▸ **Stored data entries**
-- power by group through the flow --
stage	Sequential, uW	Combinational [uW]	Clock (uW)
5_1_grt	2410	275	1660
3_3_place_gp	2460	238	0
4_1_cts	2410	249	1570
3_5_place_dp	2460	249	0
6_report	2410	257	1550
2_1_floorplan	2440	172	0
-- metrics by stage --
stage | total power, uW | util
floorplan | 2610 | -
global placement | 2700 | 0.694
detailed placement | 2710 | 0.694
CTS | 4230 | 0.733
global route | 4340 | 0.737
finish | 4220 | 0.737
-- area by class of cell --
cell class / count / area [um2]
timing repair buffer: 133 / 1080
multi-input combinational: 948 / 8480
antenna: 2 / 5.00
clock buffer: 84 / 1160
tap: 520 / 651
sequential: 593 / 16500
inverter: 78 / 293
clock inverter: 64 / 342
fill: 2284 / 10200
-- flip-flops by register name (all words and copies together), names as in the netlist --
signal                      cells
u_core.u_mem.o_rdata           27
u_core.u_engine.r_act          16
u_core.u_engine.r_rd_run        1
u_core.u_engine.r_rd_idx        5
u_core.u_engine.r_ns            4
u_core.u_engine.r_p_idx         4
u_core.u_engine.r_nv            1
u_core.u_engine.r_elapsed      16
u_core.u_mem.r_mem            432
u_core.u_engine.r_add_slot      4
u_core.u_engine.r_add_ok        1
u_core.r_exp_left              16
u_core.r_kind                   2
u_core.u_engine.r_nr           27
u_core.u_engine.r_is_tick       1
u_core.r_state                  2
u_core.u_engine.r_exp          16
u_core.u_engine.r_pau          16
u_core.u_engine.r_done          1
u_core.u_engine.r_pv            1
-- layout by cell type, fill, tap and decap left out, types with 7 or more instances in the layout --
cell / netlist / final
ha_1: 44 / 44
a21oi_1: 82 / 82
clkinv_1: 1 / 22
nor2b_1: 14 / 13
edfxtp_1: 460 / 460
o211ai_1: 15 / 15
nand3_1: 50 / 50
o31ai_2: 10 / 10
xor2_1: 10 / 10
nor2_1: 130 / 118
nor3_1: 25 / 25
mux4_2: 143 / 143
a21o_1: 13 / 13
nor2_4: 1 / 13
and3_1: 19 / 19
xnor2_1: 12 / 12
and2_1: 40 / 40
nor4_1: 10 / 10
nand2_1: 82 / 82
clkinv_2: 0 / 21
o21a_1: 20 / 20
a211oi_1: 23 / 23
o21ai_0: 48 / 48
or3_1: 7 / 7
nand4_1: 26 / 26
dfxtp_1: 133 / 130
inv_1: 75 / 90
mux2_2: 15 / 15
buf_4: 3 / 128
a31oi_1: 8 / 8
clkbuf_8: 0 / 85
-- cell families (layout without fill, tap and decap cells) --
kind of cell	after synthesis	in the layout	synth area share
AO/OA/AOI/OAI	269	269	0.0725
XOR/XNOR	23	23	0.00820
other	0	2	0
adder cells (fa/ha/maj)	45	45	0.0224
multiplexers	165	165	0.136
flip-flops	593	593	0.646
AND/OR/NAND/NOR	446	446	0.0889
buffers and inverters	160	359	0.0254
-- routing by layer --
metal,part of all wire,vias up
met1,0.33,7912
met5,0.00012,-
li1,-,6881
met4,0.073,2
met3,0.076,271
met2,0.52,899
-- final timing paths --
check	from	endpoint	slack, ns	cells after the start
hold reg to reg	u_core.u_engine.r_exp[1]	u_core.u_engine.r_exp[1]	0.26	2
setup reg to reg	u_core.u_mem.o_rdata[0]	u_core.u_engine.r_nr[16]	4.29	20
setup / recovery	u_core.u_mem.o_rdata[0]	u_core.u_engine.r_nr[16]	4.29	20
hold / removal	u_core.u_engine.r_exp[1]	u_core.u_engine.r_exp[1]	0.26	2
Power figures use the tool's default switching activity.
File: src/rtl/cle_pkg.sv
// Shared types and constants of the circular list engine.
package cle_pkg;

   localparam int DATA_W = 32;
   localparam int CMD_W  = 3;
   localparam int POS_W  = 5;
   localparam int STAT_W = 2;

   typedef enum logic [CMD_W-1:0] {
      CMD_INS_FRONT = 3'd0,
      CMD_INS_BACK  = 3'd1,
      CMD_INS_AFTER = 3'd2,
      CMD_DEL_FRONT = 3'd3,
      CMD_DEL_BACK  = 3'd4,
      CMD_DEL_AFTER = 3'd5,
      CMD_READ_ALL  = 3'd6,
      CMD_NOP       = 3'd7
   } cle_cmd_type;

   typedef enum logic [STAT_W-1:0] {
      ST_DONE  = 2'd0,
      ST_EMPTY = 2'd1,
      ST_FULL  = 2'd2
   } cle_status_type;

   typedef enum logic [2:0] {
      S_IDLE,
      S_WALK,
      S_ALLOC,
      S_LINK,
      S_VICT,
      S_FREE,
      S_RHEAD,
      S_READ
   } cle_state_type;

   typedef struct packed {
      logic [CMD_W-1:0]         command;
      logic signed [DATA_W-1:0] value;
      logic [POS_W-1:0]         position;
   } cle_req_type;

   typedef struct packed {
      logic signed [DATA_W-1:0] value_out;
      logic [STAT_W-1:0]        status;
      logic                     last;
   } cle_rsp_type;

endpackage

---

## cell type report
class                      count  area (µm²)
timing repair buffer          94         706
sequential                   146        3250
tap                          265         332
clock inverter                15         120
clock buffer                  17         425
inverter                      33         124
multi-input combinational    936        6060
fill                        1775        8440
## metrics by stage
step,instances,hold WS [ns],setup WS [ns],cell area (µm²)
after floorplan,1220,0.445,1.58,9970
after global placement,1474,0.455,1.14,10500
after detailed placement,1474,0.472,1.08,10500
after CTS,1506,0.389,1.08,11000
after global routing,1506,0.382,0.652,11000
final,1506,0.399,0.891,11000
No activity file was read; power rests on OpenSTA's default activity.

...

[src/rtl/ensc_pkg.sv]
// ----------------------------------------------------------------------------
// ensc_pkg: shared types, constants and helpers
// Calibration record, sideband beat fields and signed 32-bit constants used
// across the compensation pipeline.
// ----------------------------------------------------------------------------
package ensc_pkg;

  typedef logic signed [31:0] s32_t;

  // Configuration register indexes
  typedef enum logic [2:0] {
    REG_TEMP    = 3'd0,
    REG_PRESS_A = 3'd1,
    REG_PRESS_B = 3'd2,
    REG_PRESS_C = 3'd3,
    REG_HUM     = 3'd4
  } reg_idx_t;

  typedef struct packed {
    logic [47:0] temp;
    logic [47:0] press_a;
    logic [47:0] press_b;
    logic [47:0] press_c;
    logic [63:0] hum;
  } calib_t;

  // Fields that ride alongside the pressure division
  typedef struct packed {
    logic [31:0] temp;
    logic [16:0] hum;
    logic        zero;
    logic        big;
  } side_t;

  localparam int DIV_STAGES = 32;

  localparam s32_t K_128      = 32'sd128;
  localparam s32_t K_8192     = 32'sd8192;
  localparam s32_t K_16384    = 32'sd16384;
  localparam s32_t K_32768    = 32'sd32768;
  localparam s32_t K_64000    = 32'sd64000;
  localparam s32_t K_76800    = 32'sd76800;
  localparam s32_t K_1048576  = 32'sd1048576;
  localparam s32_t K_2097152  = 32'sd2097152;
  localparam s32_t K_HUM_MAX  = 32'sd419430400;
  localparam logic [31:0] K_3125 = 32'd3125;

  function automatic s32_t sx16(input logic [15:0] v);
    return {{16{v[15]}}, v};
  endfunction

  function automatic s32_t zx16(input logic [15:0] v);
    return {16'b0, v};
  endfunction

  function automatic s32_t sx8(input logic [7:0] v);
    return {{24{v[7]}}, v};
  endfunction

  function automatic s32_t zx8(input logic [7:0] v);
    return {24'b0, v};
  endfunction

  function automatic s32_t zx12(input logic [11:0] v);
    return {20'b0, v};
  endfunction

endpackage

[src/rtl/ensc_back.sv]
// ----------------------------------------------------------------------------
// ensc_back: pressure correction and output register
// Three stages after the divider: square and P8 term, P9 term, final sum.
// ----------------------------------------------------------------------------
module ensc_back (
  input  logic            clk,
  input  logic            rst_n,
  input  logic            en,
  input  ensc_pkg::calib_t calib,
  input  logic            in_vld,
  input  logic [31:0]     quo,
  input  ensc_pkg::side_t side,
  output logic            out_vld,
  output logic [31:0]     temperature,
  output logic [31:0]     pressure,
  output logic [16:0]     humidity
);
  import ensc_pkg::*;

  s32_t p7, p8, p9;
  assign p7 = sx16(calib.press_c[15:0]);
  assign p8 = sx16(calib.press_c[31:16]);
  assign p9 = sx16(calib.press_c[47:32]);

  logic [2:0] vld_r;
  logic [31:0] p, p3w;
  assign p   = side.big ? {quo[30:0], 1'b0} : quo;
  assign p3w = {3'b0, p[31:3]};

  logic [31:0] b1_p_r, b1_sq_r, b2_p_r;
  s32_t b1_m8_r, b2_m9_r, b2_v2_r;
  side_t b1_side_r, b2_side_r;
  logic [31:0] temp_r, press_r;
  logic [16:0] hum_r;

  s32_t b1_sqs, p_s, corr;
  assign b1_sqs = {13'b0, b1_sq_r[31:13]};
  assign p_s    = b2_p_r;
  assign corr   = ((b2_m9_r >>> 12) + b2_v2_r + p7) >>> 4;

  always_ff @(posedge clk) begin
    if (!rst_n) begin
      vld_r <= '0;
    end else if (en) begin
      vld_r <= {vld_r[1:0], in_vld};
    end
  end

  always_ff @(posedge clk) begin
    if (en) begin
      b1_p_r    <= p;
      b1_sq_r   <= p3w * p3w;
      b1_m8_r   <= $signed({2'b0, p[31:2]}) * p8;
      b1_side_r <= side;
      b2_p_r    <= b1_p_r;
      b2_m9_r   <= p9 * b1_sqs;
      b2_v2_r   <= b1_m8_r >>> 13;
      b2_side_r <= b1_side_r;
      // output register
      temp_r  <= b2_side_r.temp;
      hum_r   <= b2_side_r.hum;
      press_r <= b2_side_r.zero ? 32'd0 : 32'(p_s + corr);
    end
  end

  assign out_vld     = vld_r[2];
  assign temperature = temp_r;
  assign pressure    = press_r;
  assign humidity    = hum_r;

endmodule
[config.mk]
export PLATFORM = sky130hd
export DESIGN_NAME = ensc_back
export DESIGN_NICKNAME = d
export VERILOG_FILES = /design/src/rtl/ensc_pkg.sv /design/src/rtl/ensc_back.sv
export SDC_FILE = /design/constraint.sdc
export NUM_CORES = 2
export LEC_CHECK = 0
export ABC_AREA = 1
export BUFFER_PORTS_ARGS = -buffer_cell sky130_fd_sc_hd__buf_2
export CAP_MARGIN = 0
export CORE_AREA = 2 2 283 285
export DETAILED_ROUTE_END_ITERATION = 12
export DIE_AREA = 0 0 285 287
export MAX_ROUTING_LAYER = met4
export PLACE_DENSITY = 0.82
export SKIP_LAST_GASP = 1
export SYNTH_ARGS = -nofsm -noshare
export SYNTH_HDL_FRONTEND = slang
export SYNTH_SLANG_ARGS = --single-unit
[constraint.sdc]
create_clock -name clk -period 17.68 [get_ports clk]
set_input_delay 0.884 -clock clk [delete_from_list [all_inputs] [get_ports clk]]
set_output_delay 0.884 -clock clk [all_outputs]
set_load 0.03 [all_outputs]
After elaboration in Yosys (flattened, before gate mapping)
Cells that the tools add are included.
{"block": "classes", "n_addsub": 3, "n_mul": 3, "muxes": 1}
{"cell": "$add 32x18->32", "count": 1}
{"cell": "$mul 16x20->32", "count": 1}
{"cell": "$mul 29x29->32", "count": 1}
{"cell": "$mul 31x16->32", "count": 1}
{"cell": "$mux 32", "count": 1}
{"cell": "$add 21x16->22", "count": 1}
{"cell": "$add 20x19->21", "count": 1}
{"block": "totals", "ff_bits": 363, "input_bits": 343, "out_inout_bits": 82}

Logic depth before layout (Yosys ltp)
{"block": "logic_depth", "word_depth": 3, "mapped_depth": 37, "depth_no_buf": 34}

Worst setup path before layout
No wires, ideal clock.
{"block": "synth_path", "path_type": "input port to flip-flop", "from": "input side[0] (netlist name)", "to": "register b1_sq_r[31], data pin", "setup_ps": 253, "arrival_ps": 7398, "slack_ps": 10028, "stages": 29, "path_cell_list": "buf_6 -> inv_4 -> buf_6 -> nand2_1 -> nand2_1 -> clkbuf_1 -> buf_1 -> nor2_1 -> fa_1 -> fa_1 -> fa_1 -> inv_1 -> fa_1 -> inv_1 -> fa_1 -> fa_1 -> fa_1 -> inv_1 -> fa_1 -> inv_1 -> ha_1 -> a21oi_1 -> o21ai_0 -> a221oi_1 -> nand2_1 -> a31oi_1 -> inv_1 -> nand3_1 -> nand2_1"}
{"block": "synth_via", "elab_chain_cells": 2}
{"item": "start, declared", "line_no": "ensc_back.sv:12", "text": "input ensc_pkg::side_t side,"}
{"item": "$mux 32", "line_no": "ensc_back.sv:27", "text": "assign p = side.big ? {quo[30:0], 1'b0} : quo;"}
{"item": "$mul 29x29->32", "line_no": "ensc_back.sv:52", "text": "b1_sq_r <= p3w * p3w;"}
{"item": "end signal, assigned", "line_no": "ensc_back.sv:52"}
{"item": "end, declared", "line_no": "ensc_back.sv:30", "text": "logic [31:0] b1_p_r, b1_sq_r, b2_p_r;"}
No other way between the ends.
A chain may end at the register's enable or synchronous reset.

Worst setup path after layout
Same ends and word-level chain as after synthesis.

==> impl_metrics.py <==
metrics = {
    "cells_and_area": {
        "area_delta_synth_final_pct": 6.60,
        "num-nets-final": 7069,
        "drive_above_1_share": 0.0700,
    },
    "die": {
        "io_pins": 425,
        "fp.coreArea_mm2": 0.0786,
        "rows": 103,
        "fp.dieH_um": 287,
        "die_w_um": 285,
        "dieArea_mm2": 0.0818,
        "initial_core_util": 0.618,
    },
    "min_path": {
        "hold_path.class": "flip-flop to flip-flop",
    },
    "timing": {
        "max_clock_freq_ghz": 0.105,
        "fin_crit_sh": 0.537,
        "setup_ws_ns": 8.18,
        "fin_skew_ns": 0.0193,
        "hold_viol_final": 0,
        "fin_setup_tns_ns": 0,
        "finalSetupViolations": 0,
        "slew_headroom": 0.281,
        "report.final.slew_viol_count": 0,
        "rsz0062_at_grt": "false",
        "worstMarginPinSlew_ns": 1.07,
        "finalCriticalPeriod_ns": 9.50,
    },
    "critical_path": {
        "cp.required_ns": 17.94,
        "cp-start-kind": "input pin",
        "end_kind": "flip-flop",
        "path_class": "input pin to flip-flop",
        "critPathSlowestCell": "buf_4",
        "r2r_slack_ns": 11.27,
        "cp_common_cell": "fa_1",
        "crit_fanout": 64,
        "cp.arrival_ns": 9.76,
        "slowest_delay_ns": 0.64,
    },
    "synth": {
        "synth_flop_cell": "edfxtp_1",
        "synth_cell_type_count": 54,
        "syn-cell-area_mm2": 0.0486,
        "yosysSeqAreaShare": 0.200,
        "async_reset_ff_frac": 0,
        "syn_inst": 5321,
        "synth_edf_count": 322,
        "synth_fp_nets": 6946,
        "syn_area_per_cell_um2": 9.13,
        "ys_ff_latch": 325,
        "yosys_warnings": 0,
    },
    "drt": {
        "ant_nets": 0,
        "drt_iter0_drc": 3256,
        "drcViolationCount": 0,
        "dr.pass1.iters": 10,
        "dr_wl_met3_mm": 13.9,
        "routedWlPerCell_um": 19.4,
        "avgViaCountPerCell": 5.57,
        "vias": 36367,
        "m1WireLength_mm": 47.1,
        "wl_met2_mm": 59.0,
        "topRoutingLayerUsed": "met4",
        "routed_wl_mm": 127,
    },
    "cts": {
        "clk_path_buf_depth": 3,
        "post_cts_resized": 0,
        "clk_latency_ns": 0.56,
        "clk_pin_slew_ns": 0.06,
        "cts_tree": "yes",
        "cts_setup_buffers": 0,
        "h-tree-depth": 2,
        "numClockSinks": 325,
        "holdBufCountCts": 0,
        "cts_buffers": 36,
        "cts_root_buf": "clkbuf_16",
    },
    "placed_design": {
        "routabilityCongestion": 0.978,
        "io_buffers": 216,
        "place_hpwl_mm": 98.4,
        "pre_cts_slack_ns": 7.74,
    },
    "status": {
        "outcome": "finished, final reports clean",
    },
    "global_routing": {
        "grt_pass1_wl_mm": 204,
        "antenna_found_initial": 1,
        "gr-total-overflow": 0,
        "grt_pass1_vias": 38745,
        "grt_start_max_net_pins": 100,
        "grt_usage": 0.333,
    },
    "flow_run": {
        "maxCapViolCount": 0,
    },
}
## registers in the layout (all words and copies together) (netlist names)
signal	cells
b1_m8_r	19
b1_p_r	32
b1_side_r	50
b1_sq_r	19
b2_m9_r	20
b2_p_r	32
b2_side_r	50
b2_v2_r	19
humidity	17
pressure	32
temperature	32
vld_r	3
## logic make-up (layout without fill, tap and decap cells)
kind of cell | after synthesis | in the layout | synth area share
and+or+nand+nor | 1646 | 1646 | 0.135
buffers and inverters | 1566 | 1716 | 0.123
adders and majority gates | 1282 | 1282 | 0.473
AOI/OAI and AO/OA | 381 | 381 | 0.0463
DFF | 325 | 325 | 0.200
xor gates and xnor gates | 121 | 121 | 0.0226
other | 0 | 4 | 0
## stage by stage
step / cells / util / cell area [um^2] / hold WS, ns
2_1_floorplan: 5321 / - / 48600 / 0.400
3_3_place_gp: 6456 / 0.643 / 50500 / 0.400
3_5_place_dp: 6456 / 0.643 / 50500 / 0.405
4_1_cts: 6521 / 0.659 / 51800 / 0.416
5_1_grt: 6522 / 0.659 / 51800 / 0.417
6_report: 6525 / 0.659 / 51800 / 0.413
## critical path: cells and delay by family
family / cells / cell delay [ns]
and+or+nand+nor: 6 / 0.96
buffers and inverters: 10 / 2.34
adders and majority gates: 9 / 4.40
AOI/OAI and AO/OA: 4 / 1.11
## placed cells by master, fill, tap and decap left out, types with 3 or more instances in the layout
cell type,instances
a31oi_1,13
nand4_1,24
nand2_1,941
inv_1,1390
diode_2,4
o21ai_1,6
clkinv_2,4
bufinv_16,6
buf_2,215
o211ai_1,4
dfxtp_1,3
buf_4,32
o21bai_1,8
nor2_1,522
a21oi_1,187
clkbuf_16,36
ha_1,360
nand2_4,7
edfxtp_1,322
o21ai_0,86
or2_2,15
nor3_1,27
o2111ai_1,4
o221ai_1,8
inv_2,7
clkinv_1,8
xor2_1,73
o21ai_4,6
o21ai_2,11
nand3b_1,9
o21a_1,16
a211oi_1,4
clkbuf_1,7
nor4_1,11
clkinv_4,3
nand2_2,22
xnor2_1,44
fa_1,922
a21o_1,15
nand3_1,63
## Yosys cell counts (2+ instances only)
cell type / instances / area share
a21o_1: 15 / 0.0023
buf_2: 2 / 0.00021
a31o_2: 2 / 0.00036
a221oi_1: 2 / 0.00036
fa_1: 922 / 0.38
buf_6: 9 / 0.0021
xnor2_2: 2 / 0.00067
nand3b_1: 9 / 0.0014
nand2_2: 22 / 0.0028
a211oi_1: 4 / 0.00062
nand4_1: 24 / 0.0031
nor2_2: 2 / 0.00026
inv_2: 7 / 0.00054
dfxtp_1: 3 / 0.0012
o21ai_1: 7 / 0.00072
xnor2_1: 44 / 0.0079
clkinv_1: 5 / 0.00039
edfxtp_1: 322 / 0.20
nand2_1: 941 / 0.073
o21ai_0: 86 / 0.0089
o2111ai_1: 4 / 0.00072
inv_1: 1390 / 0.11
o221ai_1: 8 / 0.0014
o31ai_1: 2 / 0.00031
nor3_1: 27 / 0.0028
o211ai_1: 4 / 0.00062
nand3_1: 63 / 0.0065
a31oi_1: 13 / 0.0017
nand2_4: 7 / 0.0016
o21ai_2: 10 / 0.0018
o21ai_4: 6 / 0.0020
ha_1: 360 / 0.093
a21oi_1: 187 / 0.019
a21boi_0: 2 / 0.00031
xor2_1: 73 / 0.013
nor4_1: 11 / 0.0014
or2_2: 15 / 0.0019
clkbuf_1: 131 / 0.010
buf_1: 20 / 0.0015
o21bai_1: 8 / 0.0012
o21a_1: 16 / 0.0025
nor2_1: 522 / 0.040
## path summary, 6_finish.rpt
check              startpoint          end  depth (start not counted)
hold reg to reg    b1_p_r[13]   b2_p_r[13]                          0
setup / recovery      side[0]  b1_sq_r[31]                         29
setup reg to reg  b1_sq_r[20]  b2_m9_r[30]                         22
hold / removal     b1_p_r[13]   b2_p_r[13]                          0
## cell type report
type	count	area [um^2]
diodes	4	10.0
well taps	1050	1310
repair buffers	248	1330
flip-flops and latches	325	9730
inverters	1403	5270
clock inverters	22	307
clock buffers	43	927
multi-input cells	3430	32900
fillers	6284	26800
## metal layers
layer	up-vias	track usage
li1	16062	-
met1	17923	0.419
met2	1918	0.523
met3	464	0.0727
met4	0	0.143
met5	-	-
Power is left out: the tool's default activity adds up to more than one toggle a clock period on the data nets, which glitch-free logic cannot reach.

▸ **WHAT YOU ARE ASKED TO DO**
The answer must consist of every line from the entries above that contains "placement".

▸ **OUTPUT FOR THIS TASK**
global placement | 2700 | 0.694
detailed placement | 2710 | 0.694
after global placement,1474,0.455,1.14,10500
after detailed placement,1474,0.472,1.08,10500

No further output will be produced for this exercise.